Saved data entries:
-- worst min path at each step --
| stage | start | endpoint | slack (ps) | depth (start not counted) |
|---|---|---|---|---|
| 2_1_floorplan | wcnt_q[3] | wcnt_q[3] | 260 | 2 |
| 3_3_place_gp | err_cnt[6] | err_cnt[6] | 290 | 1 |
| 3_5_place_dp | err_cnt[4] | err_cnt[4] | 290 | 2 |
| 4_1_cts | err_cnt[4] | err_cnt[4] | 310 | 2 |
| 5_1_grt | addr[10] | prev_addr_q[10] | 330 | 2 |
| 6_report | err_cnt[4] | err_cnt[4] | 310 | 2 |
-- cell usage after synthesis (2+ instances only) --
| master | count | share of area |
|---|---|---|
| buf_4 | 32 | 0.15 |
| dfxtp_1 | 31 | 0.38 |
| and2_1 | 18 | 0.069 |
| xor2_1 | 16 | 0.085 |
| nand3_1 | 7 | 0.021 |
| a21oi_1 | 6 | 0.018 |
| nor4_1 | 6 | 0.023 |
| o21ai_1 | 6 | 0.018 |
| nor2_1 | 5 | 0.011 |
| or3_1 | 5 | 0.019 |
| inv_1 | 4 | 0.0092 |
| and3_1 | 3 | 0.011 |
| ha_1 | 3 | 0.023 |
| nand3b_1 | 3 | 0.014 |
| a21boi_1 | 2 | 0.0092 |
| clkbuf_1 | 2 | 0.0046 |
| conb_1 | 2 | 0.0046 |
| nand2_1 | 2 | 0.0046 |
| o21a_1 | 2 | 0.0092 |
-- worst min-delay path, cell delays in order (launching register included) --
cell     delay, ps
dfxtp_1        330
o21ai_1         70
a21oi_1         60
$ cat config.mk
export PLATFORM = sky130hd
export DESIGN_NAME = md5_dsm_writer
export DESIGN_NICKNAME = d
export VERILOG_FILES = /design/src/rtl/md5_dsm_writer.sv
export SDC_FILE = /design/constraint.sdc
export NUM_CORES = 1
export LEC_CHECK = 0
export CELL_PAD_IN_SITES_DETAIL_PLACEMENT = 0
export CELL_PAD_IN_SITES_GLOBAL_PLACEMENT = 1
export CORE_AREA = 3 3 319 321
export DETAILED_ROUTE_END_ITERATION = 8
export DIE_AREA = 0 0 322 324
export GPL_TIMING_DRIVEN = 0
export PLACE_DENSITY = 0.73
export REMOVE_ABC_BUFFERS = 1
export SYNTH_ARGS = -nofsm -noshare
export SYNTH_HDL_FRONTEND = slang
export SYNTH_SLANG_ARGS = --single-unit
export TNS_END_PERCENT = 100
$ cat constraint.sdc
create_clock -name clk -period 3.5 [get_ports clk]
set_input_delay 0.7 -clock clk [delete_from_list [all_inputs] [get_ports clk]]
set_output_delay 0.7 -clock clk [all_outputs]
set_load 0.005 [all_outputs]
$ cat src/rtl/md5_dsm_writer.sv
// Writes a 64-byte job status line to the host DSM area on each job completion,
// then waits for the tagged write response. Holds one pending event and gives up after a response timeout.
module md5_dsm_writer #(
  parameter int unsigned TIMEOUT_CYCLES = 4096,
  parameter logic [7:0]  MDATA_TAG      = 8'hD5
) (
  input  logic           clk,
  input  logic           reset_n,
  input  logic [41:0]    dsm_base,
  input  logic           done_valid,
  input  logic [31:0]    done_job_id,
  input  logic           done_error,
  input  logic [127:0]   done_digest,
  input  logic           c1_tx_almfull,
  output logic           c1_tx_valid,
  output logic [41:0]    c1_tx_addr,
  output logic [15:0]    c1_tx_mdata,
  output logic [511:0]   c1_tx_data,
  input  logic           c1_rx_wrrsp_valid,
  input  logic [15:0]    c1_rx_mdata,
  output logic           busy,
  output logic [31:0]    wr_seq,
  output logic           overflow,
  output logic           timeout
);

  localparam int TW = $clog2(TIMEOUT_CYCLES + 1);
  localparam logic [TW-1:0] TIMER_LAST = TW'(TIMEOUT_CYCLES - 1);

  typedef enum logic [1:0] {IDLE, ISSUE, WAIT_RSP} state_t;

  state_t state, next_state;

  logic [TW-1:0]  timer;
  logic [31:0]    act_job;
  logic           act_err;
  logic [127:0]   act_digest;
  logic           pend_valid;
  logic [31:0]    pend_job;
  logic           pend_err;
  logic [127:0]   pend_digest;

  logic [15:0]    exp_mdata;
  logic [511:0]   status_line;
  logic           rsp_hit, rsp_match, time_up, fire;
  logic           take_pend, take_done, store_pend, drop;

  always_ff @(posedge clk or negedge reset_n) begin
    if (!reset_n) state <= IDLE;
    else          state <= next_state;
  end

  // ISSUE lasts two cycles when writing: one to decide, one with c1_tx_valid high.
  always_comb begin
    next_state = state;
    case (state)
      IDLE:     if (pend_valid || done_valid) next_state = ISSUE;
      ISSUE:    if (c1_tx_valid) next_state = WAIT_RSP;
                else if (dsm_base == '0) next_state = IDLE;
      WAIT_RSP: if (rsp_match || time_up) next_state = IDLE;
      default:  next_state = IDLE;
    endcase
  end

  always_comb begin
    exp_mdata  = {MDATA_TAG, wr_seq[7:0]};
    rsp_hit    = c1_rx_wrrsp_valid && (c1_rx_mdata == exp_mdata);
    rsp_match  = (state == WAIT_RSP) && rsp_hit;
    time_up    = (state == WAIT_RSP) && !rsp_hit && (timer == TIMER_LAST);
    fire       = (state == ISSUE) && !c1_tx_valid && (dsm_base != '0) && !c1_tx_almfull;
    take_pend  = (state == IDLE) && pend_valid;
    take_done  = (state == IDLE) && !pend_valid && done_valid;
    store_pend = done_valid && !take_done && (!pend_valid || take_pend);
    drop       = done_valid && !take_done && !store_pend;
    busy       = (state != IDLE) || pend_valid;

    status_line          = '0;
    status_line[0]       = 1'b1;
    status_line[1]       = act_err;
    status_line[63:32]   = wr_seq + 32'd1;
    status_line[95:64]   = act_job;
    status_line[255:128] = act_digest;
  end

  always_ff @(posedge clk or negedge reset_n) begin
    if (!reset_n) begin
      act_job     <= '0;
      act_err     <= 1'b0;
      act_digest  <= '0;
      pend_valid  <= 1'b0;
      pend_job    <= '0;
      pend_err    <= 1'b0;
      pend_digest <= '0;
      timer       <= '0;
      c1_tx_valid <= 1'b0;
      c1_tx_addr  <= '0;
      c1_tx_mdata <= '0;
      c1_tx_data  <= '0;
      wr_seq      <= '0;
      overflow    <= 1'b0;
      timeout     <= 1'b0;
    end else begin
      if (take_pend) begin
        act_job    <= pend_job;
        act_err    <= pend_err;
        act_digest <= pend_digest;
      end else if (take_done) begin
        act_job    <= done_job_id;
        act_err    <= done_error;
        act_digest <= done_digest;
      end

      if (store_pend) begin
        pend_valid  <= 1'b1;
        pend_job    <= done_job_id;
        pend_err    <= done_error;
        pend_digest <= done_digest;
      end else if (take_pend) begin
        pend_valid  <= 1'b0;
      end

      if (drop) overflow <= 1'b1;

      c1_tx_valid <= fire;
      if (fire) begin
        c1_tx_addr  <= dsm_base;
        c1_tx_mdata <= exp_mdata;
        c1_tx_data  <= status_line;
      end

      if (state == WAIT_RSP) timer <= timer + 1'b1;
      else                   timer <= '0;

      if (rsp_match) wr_seq  <= wr_seq + 32'd1;
      if (time_up)   timeout <= 1'b1;
    end
  end

endmodule
==> impl_metrics.yaml, run 1 <==
detailed_routing:
  initialDrtViolationCount: 1143
  postRouteAntennaNets: 0
  routed_wl_mm: 78.5
  route.detailed.wl_per_inst_um: 19.4
  drt_pass1_iterations: 4
  dr_total_vias: 18821
  remaining_drc_errors: 0
  vias_per_cell: 4.65
run_status:
  outcome: "finished, final reports clean"
synthesis:
  synth-seq-cells: 617
  yosysSeqAreaShare: 0.557
  synth_top_cell_area_share: 0.557
  yosysMostFrequentCell: "sky130_fd_sc_hd__dfrtp_1"
  synthesized_area_divided_by_synthesized_cell_count_sq_um: 12.4
  synth.distinct_cells: 47
  synthTopCellsByArea: "sky130_fd_sc_hd__dfrtp_1 56%, sky130_fd_sc_hd__mux2_2 16%, sky130_fd_sc_hd__buf_4 9.1%, sky130_fd_sc_hd__o22ai_1 7.2%, sky130_fd_sc_hd__a21oi_1 2.9%"
  synthArstFlopShare: 1.00
  postSynth.topFlopCell: "sky130_fd_sc_hd__dfrtp_1"
  synthDominantAreaCellType: "sky130_fd_sc_hd__dfrtp_1"
  synth.cell_area_sq_um: 27700
  post_synth_most_frequent_cells: "617 x sky130_fd_sc_hd__dfrtp_1, 398 x sky130_fd_sc_hd__mux2_2, 336 x sky130_fd_sc_hd__buf_4"
  synth_edf_count: 0
  postSynthCellCount: 2232
  ys_warn_count: 0
power:
  pwr_density_cell_nw_per_um2: 900
  max_rail_drop_vdd_mv: 0.586
  p_leak_nw: 15.0
floorplan:
  die_footprint_sq_um: 104000
  chipHeight_um: 324
  core_area_sq_um: 99600
  rows: 116
  die_width_um: 322
  initial_core_util: 0.279
  num_io_pins: 830
global_route:
  grt_start_max_net_pins: 114
  grt_first_pass_wirelength_mm: 117
  groute.usage.overall: 0.144
  grt_antenna_before_repair: 10
  first_global_vias: 18297
  remaining_overflow_grt: 0
worst_setup_path:
  timing.critical_path.buf_inv: 2
  critical_path_peak_fanout: 94
  critical_path.slowest_cell: "sky130_fd_sc_hd__nor4_2"
  critPathLaunchType: "input port"
  critical_path.max_stage_delay_ps: 710
  crit_path_max_delay_family: "simple AND/OR/NAND/NOR gates"
  timing.critical_path.cells: "clkdlybuf4s50_1 -> nor4_2 -> nand4_1 -> o31a_1 -> nand2_8 -> buf_16 -> mux2_2"
  worst-endpoint-required_ps: 3990
  cp.arrival_ps: 3870
  worst_setup_path_end_kind: "flop"
  timing_worst_setup_path_type: "input port to flop"
timing:
  worst_slack_ps: 124
  final_hold_violating_endpoints: 0
  share_of_the_clock_period_used_by_the_worst_path_after_layout: 0.965
  report.final.slew_viol_count: 0
  final.setup_skew_ps: 22.3
  grt_setup_unrepaired: "false"
  setup_total_negative_slack_ps: 0
  timing.fmax_mhz: 296
  max_slew.worst_pin.slew_ps: 1130
  post-route-min-period_ps: 3380
  setup_failing_eps_final: 0
  timing.max_slew.rel_slack: 0.242
clock_tree:
  clock_latency_of_the_later_clocked_register_in_the_worst_skew_pair_ps: 630
  cts.sink_count: 617
  cts_tree: "yes"
  cts.path.max_buffers: 3
  numCtsBuffers: 73
  cts-htree-levels: 3
  root_cell_of_the_clock_tree: "sky130_fd_sc_hd__clkbuf_16"
  clkSlewWorstSetupHoldPaths_ps: 60
cells_and_area:
  final_util: 0.358
  final_layout_size_suffix_gt1_frac: 0.205
  finish.cell_count_without_fillers: 4048
  layout-area-overhead-vs-synth_pct: 28.4
  nets: 2918
place:
  placed_cells_incl_taps: 3909
  port-buffer-count: 508
  detailedPlacementHpwl_mm: 50.8
  post-place-ws_ps: -866
  gpl_congestion: 0.752
job:
  max_cap_violations: 0
min_path:
  min_path_type: "flop to flop"
==> where the power goes <==
part / total (W) / internal (W) / switching, W
sequential: 0.0123 / 0.0104 / 0.00189
clock: 0.00781 / 0.00466 / 0.00315
combinational: 0.0119 / 0.00668 / 0.00525
total: 0.0320 / 0.0217 / 0.0103
==> cell usage in the layout, fill, tap and decap left out, types with 5 or more instances in the layout <==
| cell type | instances |
|---|---|
| sky130_fd_sc_hd__xnor2_1 | 35 |
| sky130_fd_sc_hd__clkbuf_16 | 73 |
| sky130_fd_sc_hd__xor2_1 | 44 |
| sky130_fd_sc_hd__dfrtp_1 | 617 |
| sky130_fd_sc_hd__nor4_1 | 10 |
| sky130_fd_sc_hd__buf_16 | 17 |
| sky130_fd_sc_hd__clkbuf_8 | 16 |
| sky130_fd_sc_hd__clkinv_4 | 5 |
| sky130_fd_sc_hd__conb_1 | 321 |
| sky130_fd_sc_hd__nand4_1 | 11 |
| sky130_fd_sc_hd__nand3_1 | 18 |
| sky130_fd_sc_hd__o22ai_1 | 319 |
| sky130_fd_sc_hd__bufinv_16 | 6 |
| sky130_fd_sc_hd__buf_12 | 7 |
| sky130_fd_sc_hd__clkdlybuf4s50_1 | 506 |
| sky130_fd_sc_hd__nand2_1 | 29 |
| sky130_fd_sc_hd__a21oi_1 | 162 |
| sky130_fd_sc_hd__mux2_2 | 398 |
| sky130_fd_sc_hd__nor3_1 | 7 |
| sky130_fd_sc_hd__clkbuf_1 | 14 |
| sky130_fd_sc_hd__nor2_1 | 40 |
| sky130_fd_sc_hd__clkinv_2 | 5 |
| sky130_fd_sc_hd__mux2_1 | 5 |
| sky130_fd_sc_hd__and3_1 | 12 |
==> sequential cells by signal, summed over array words and instances (netlist names), 13 cells and up <==
register / flops
c1_tx_addr: 42
timer: 13
wr_seq: 32
pend_digest: 128
act_job: 32
c1_tx_data: 194
act_digest: 128
pend_job: 32
==> cell type report <==
| class | count | area (sq um) |
|---|---|---|
| fillers | 9740 | 64000 |
| flip-flops and latches | 617 | 15400 |
| multi-input cells | 1458 | 10300 |
| repair buffers | 537 | 5770 |
| clock buffers | 103 | 2100 |
| well taps | 1298 | 1620 |
| clock inverters | 26 | 359 |
| inverters | 5 | 26.3 |
| diodes | 4 | 10.0 |
==> layer usage <==
metal  GRT usage  up-vias  part of all wire  wire (um)
li1            -     8389                 -          -
met1       0.188     9739              0.42      33300
met2       0.234      577              0.49      38600
met3      0.0334      108             0.061       4780
met4      0.0526        8             0.022       1730
met5           0        -           0.00084         66
==> cells by family after synthesis <==
group                      Yosys count  synth area share
buffers and inverters              477             0.119
AOI/OAI and AO/OA                  490             0.103
xor gates and xnor gates            79            0.0249
adders and majority gates            3           0.00126
other                                1          0.000135
muxes                              404             0.164
and+or+nand+nor                    161            0.0310
DFF                                617             0.557
==> metrics by stage <==
stage	power [W]	instance area, sq um	hold slack, ps
finish	0.0320	35600	466
global placement	0.0233	32400	451
detailed placement	0.0243	33000	455
global route	0.0340	35600	494
floorplan	0.0187	25700	404
CTS	0.0324	35500	467
==> repair_timing <==
item	in CTS	in global routing
cloned	1	0
hold buffers	1	0
resized for setup	1	0
hold endpoints to repair	46	0
setup buffers	0	4
pin swaps	0	1
endpoints found under the setup margin	196	77
==> worst paths after layout <==
path | cells after the start | slack [ps] | start | endpoint
min in group asynchronous | 2 | 590 | reset_n | c1_tx_addr[13]
max reg2reg | 9 | 580 | state[0] | act_job[18]
max | 7 | 120 | dsm_base[1] | c1_tx_data[131]
max in group asynchronous | 5 | 1100 | reset_n | act_digest[13]
min reg2reg | 1 | 470 | overflow | overflow
min | 1 | 470 | overflow | overflow
Power figures use the tool's default switching activity.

# [TASK OBJECTIVE]
Copy only the entries from the first line to the line with "3 | 0.011 |", each exactly as it appears.

# [EXERCISE RESULT]
-- worst min path at each step --
| stage | start | endpoint | slack (ps) | depth (start not counted) |
|---|---|---|---|---|
| 2_1_floorplan | wcnt_q[3] | wcnt_q[3] | 260 | 2 |
| 3_3_place_gp | err_cnt[6] | err_cnt[6] | 290 | 1 |
| 3_5_place_dp | err_cnt[4] | err_cnt[4] | 290 | 2 |
| 4_1_cts | err_cnt[4] | err_cnt[4] | 310 | 2 |
| 5_1_grt | addr[10] | prev_addr_q[10] | 330 | 2 |
| 6_report | err_cnt[4] | err_cnt[4] | 310 | 2 |
-- cell usage after synthesis (2+ instances only) --
| master | count | share of area |
|---|---|---|
| buf_4 | 32 | 0.15 |
| dfxtp_1 | 31 | 0.38 |
| and2_1 | 18 | 0.069 |
| xor2_1 | 16 | 0.085 |
| nand3_1 | 7 | 0.021 |
| a21oi_1 | 6 | 0.018 |
| nor4_1 | 6 | 0.023 |
| o21ai_1 | 6 | 0.018 |
| nor2_1 | 5 | 0.011 |
| or3_1 | 5 | 0.019 |
| inv_1 | 4 | 0.0092 |
| and3_1 | 3 | 0.011 |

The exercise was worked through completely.